Knapp was born in Biłgoraj. His father's name was Antoni and his mother was Julia, née Wnuk.

In 1935 he began studies at the Lwów Polytechnic. After the outbreak of World War II the Soviet Union occupied Lwów, murdered Knapp's father and sent Stefan to a gulag in Siberia. There, among other things, he worked building schools for Russian children who had been orphaned because their parents had been imprisoned or murdered for political reasons. While in the Gulag, because artistic endeavors were limited, he made chess sets out of bread and playing cards out of trash for his fellow prisoners.

He was released in 1942 after the Sikorski-Mayski Agreement was signed between Poland and Soviet Union. He joined the Anders Army and volunteered for the air force, hence he was shipped to Great Britain. Knapp began his training as a pilot on 29 June 1942 in Hucknall. He served as an officer and Spitfire pilot in the Royal Air Force. While in the RAF Knapp pursued his art by painting or sketching portraits of his fellow pilots in 318 Squadron. After the end of the war he remained in London and took advantage of a veteran's stipend to further his studies at the Royal Academy and at the Slade School of Fine Art.

His experience in the Gulag and as an RAF pilot caused him to suffer from recurring nightmares and insomnia for many years. Consequently, he used his art as a form of therapy. In the late 1940s this resulted in a series of works titled Gulag. The works were noted for many experimental techniques.

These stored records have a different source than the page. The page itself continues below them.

===== config.mk =====
export PLATFORM = sky130hd
export DESIGN_NAME = blk3_fir
export DESIGN_NICKNAME = d
export VERILOG_FILES = /design/src/rtl/blk3_fir_pkg.sv /design/src/rtl/blk3_fir_hist.sv /design/src/rtl/blk3_fir_lane.sv /design/src/rtl/blk3_fir.sv
export SDC_FILE = /design/constraint.sdc
export NUM_CORES = 2
export LEC_CHECK = 0
export CAP_MARGIN = 0
export CORE_MARGIN = 1.5
export CORE_UTILIZATION = 33
export CTS_CLUSTER_DIAMETER = 100
export DETAILED_ROUTE_END_ITERATION = 10
export DONT_BUFFER_PORTS = 1
export GPL_TIMING_DRIVEN = 0
export PLACE_DENSITY = 0.58
export SLEW_MARGIN = 5
export SYNTH_ARGS = -nofsm -noshare
export SYNTH_HDL_FRONTEND = slang
export SYNTH_SLANG_ARGS = --single-unit
export TNS_END_PERCENT = 50

===== constraint.sdc =====
create_clock -name clk -period 7.3 [get_ports clk]
set_input_delay 0.73 -clock clk [delete_from_list [all_inputs] [get_ports clk]]
set_output_delay 0.73 -clock clk [all_outputs]
set_load 0.02 [all_outputs]

===== src/rtl/blk3_fir_pkg.sv =====
package blk3_fir_pkg;
  localparam int LANES = 3;
  localparam int TAPS  = 3;
  localparam int WIN   = LANES + TAPS - 1;
endpackage


===== src/rtl/blk3_fir_hist.sv =====
module blk3_fir_hist #(
  parameter int DW = 8
) (
  input  logic                 clk,
  input  logic                 rst,
  input  logic                 en,
  input  logic signed [DW-1:0] cur_mid,
  input  logic signed [DW-1:0] cur_last,
  output logic signed [DW-1:0] old_mid,
  output logic signed [DW-1:0] old_last
);
  always_ff @(posedge clk) begin
    if (rst) begin
      old_mid  <= '0;
      old_last <= '0;
    end else if (en) begin
      old_mid  <= cur_mid;
      old_last <= cur_last;
    end
  end
endmodule


===== src/rtl/blk3_fir_lane.sv =====
module blk3_fir_lane #(
  parameter int DW = 8,
  parameter int CW = 8,
  parameter int OW = 18
) (
  input  logic                 clk,
  input  logic                 rst,
  input  logic                 en,
  input  logic signed [CW-1:0] h0,
  input  logic signed [CW-1:0] h1,
  input  logic signed [CW-1:0] h2,
  input  logic signed [DW-1:0] x_now,
  input  logic signed [DW-1:0] x_m1,
  input  logic signed [DW-1:0] x_m2,
  output logic signed [OW-1:0] y
);
  localparam int PW = DW + CW;
  localparam int SW = PW + 2;
  localparam int XW = (OW > SW) ? OW : SW;

  logic signed [PW-1:0] m0, m1, m2;
  logic signed [XW-1:0] acc;

  always_comb begin
    m0  = x_now * h0;
    m1  = x_m1 * h1;
    m2  = x_m2 * h2;
    acc = XW'(m0) + XW'(m1) + XW'(m2);
  end

  always_ff @(posedge clk) begin
    if (rst) y <= '0;
    else if (en) y <= acc[OW-1:0];
  end
endmodule


===== src/rtl/blk3_fir.sv =====
module blk3_fir
  import blk3_fir_pkg::*;
#(
  parameter int DW = 8,
  parameter int CW = 8,
  parameter int OW = 18
) (
  input  logic                 clk,
  input  logic                 rst,
  input  logic                 in_vld,
  input  logic signed [DW-1:0] in_s0,
  input  logic signed [DW-1:0] in_s1,
  input  logic signed [DW-1:0] in_s2,
  input  logic signed [CW-1:0] coef0,
  input  logic signed [CW-1:0] coef1,
  input  logic signed [CW-1:0] coef2,
  output logic                 out_vld,
  output logic signed [OW-1:0] out_y0,
  output logic signed [OW-1:0] out_y1,
  output logic signed [OW-1:0] out_y2
);
  logic signed [DW-1:0] prev1, prev2;
  logic signed [DW-1:0] win [WIN];
  logic signed [OW-1:0] ly  [LANES];

  blk3_fir_hist #(.DW(DW)) u_hist (
    .clk(clk), .rst(rst), .en(in_vld),
    .cur_mid(in_s1), .cur_last(in_s2),
    .old_mid(prev1), .old_last(prev2)
  );

  // window: oldest first, x(3k-2) .. x(3k+2)
  always_comb begin
    win[0] = prev1;
    win[1] = prev2;
    win[2] = in_s0;
    win[3] = in_s1;
    win[4] = in_s2;
  end

  for (genvar i = 0; i < LANES; i++) begin : g_lane
    blk3_fir_lane #(.DW(DW), .CW(CW), .OW(OW)) u_lane (
      .clk(clk), .rst(rst), .en(in_vld),
      .h0(coef0), .h1(coef1), .h2(coef2),
      .x_now(win[i+2]), .x_m1(win[i+1]), .x_m2(win[i]),
      .y(ly[i])
    );
  end

  always_ff @(posedge clk) begin
    if (rst) out_vld <= 1'b0;
    else     out_vld <= in_vld;
  end

  assign out_y0 = ly[0];
  assign out_y1 = ly[1];
  assign out_y2 = ly[2];
endmodule


==> metrics.txt <==
Final Hold Viols=0; post-DR vias/cell=4.66; CP top delay family=adder cells; post-synthesis simple-gate area fraction=13.1%; CP Buf/Inv Count=4; CP arrival=7.47 ns; r2r setup slk=0.24 ns; Finish-stage setup viols=0; Clock Pin Slew Worst Setup and Hold Paths=0.09 ns; first-pass iteration count of the detailed router=9; crit start category=primary input; CP most frequent cell=fa_1; largest net degree at the start of global routing=14; Layout Skew=0.0218 ns; Crit Path Category=in2reg; # rows=104; post-synthesis register bit count=71; setup repair bufs after CTS=0; Filler Cell Count=8283; layout cells sized above 1=2.67%; register area share after synthesis=5.28%; placed cell area=28300 um^2; fin crit period=7.19 ns; mux cell area share after synthesis=1.60%; syn avg cell area=9.50 um^2; number of buffers created by CTS=9; Required @ worst endpoint=7.58 ns; CTS sink count=71; Pins Over Slew Limit=0; Distinct cells, synth=56; Initial Util=33.4%; Placement Setup Slack=-0.781 ns; violated checks=DRC; max_slew headroom=13.2%; Final WS setup=0.105 ns; Compound-Gate Fraction of Synth Area=2.96%; post-DR wirelength/cell=20.8 um; Die Width=289 um; Min Hold Slack=0.471 ns; ys flop type=dfxtp_1; Top Ports=106; status=finished with violations; Clock Latency Late Sink=0.40 ns; hold path startpoint=in_s1[3]; Die H=289 um; first-pass GRT wire length=123 mm; R2R depth=20; main combinational cell family by area after synthesis=adder cells; GRT Util Overall=20.6%; vias in the first global route=19474; Hold Crit Class=in2reg; Worst R2R Start=u_hist.old_last[6]; Mapped Area=26900 um^2; total grt overflow=0; CTS root buffer=clkbuf_16; vias after detailed routing=18222; Setup crit end kind=flip-flop; DR iter-0 viols=1478; xor/xnor cell area share of the yosys netlist=2.18%; Critical Path Max Stage Delay=0.74 ns; worst-margin pin slew=1.30 ns; worst r2r dst=g_lane[0].u_lane.y[17]; fmax=139 MHz; setup TNS=0 ns; Final Cycle Share=98.6%; cells along the critical path=buf_2, nand2_1, fa_1, inv_1, fa_1, fa_1, fa_1, fa_1, fa_1, inv_1, fa_1, inv_1, ha_1, nor2_1, nor3_1, a31oi_2, nand3b_1, a2111oi_4, nor4b_1, a311o_1; yosys warns=0; Post-synth EDFFs=0; Synthesized Nets=3803; nets@finish=3814; core footprint=80700 um^2; htree depth=3; CTS Buffer Depth=2; WHS Endpoint=u_hist.old_mid[3]; post-DP HPWL=66.6 mm; hold path cells=2; final wirelength=81.4 mm; RD Place Congestion=0.937; CP max FO=10; Synth async-reset ratio=0%; RSZ-0062 raised after global routing=true; Post-Syn Instances=2833; initial antenna violation count=8; # DRC=27; adder and majority cell fraction of the synthesized area=62.2%; Port-buffer cells=0; total of max-cap violations=0; Detail Route Antenna Nets=0; Slowest cell on crit path=fa_1; Area Growth Syn to Fin=6.32%; CTS tree=built; post-layout instance area=28600 um^2; Die Footprint=83300 um^2
## state kept, by name, indices dropped and copies added (netlist names)
name and cells:
out_vld 1, g_lane.u_lane.y 54, u_hist.old_mid 8, u_hist.old_last 8
## per-layer routing
| layer | global-route usage, % | vias to the layer above | wire [um] |
|---|---|---|---|
| met5 | 0 | - | 21 |
| met4 | 6.89 | 2 | 3120 |
| met3 | 5.66 | 111 | 7860 |
| met2 | 32.6 | 700 | 37200 |
| met1 | 27.1 | 9274 | 33200 |
| li1 | - | 8135 | - |
## layout by cell type (no fill, tap or decap), types with 6 or more instances in the layout
| cell type | instances |
|---|---|
| nand2_1 | 244 |
| ha_1 | 219 |
| and2_1 | 283 |
| nor2_1 | 120 |
| a21oi_1 | 25 |
| xnor2_1 | 48 |
| xor2_1 | 17 |
| nand3_1 | 6 |
| nor3_1 | 6 |
| inv_1 | 802 |
| nor2b_1 | 6 |
| o21ai_1 | 18 |
| a211oi_1 | 9 |
| clkbuf_16 | 9 |
| a21o_1 | 10 |
| fa_1 | 699 |
| mux2i_1 | 42 |
| o21a_1 | 7 |
| o21ai_0 | 13 |
| clkbuf_2 | 38 |
| clkbuf_1 | 59 |
| nand2b_1 | 28 |
| dfxtp_1 | 70 |
## cell type report
cell class              count  area [um^2]  area share (%)
multi-input cells        1855        22100            77.3
diodes                      2         5.00          0.0175
well taps                1060         1330            4.63
clock inverters             6         46.3           0.162
plain buffers             103          439            1.53
flip-flops and latches     71         1420            4.97
inverters                 804         3020            10.6
clock buffers              10          229           0.800
## repair_timing
| item | 4_1_cts | 5_1_grt |
|---|---|---|
| resized for setup | 13 | 70 |
| cloned | 0 | 0 |
| hold buffers | 0 | 0 |
| setup endpoints to repair | 8 | 10 |
## through the flow
step | utilization (%) | instances
after floorplan | - | 2833
after global placement | 35.0 | 3893
after detailed placement | 35.0 | 3893
after CTS | 35.4 | 3909
after global routing | 35.5 | 3909
final | 35.5 | 3911
## how the worst max path moves through the flow
stage / start / to / slack [ns] / cells past startpoint
after global routing: coef0[5] / g_lane[2].u_lane.y[16] / -0.12 / 22
final: coef2[1] / g_lane[2].u_lane.y[16] / 0.11 / 20
after detailed placement: coef2[1] / g_lane[2].u_lane.y[16] / -0.78 / 20
after global placement: coef2[1] / g_lane[2].u_lane.y[16] / -0.74 / 20
after CTS: u_hist.old_last[7] / g_lane[0].u_lane.y[17] / 0.0004 / 19
after floorplan: coef0[1] / g_lane[0].u_lane.y[17] / 0.63 / 19
## cells by family (layout without fill, tap and decap cells)
group           after synthesis  count (layout)
mux                          43              43
xor+xnor                     67              67
compound gates              118             118
other cells                   0               2
flops                        71              71
buf+inv                     907             923
fa+ha+maj                   919             919
simple gates                708             708
## synthesized netlist by cell type, types with 4 or more instances
master | instances | area [um^2]
o21ai_0 | 13 | 65.1
dfxtp_1 | 71 | 1420
clkbuf_1 | 96 | 360
nand3_1 | 6 | 30.0
inv_1 | 802 | 3010
fa_1 | 700 | 14000
o21bai_1 | 4 | 30.0
a31oi_1 | 4 | 25.0
xnor2_1 | 49 | 429
o21a_1 | 7 | 52.6
nor3_1 | 6 | 30.0
nor2b_1 | 6 | 37.5
a21o_1 | 10 | 75.1
xor2_1 | 18 | 158
a21oi_1 | 25 | 125
mux2i_1 | 42 | 420
o21ai_1 | 18 | 90.1
a211oi_1 | 9 | 67.6
ha_1 | 219 | 2740
nor2_1 | 120 | 450
nand2_1 | 244 | 916
and2_1 | 285 | 1780
nand2b_1 | 28 | 175
Power is left out: the tool's default activity adds up to more than one toggle a clock period on the data nets, which glitch-free logic cannot reach.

Knapp was known for producing murals of unprecedented size with materials which were meant to last for thousands of years. He first received wide attention and acclaim during his exhibition in London in 1954. There he presented a unique and innovative style and technique, which involved melting glass into pieces of light steel, using specially made furnaces. Prior to finding fame he worked as a ski instructor in the Swiss Alps to make ends meet.

In the late 1950s Knapp moved away from traditional painting to experiments with enamel and sculpture. In the 1960s he painted several murals at Heathrow Airport, which were later reinstalled in the 1990s. In the early 1950s he painted a mural in the foyer of Hallfield Primary School, Westminster which was designed by the architect Denys Lasdun. He also painted a mural for the Warsaw metro entitled The Battle of Britain. Between 1954 and 1968 he held at least one exhibition each year, including ones in the Netherlands, Austria, and Peru. In 1972, he proposed an astronomy-themed work for the Nicolaus Copernicus University in Toruń which was accepted. Knapp also designed many decorations for synagogues, many of which he based on his memories of synagogues, kirkuts and Jewish prayer houses in his childhood town of Biłgoraj.

In the 1970s Knapp, together with his wife, moved to the British countryside, where he built a large furnace for his work.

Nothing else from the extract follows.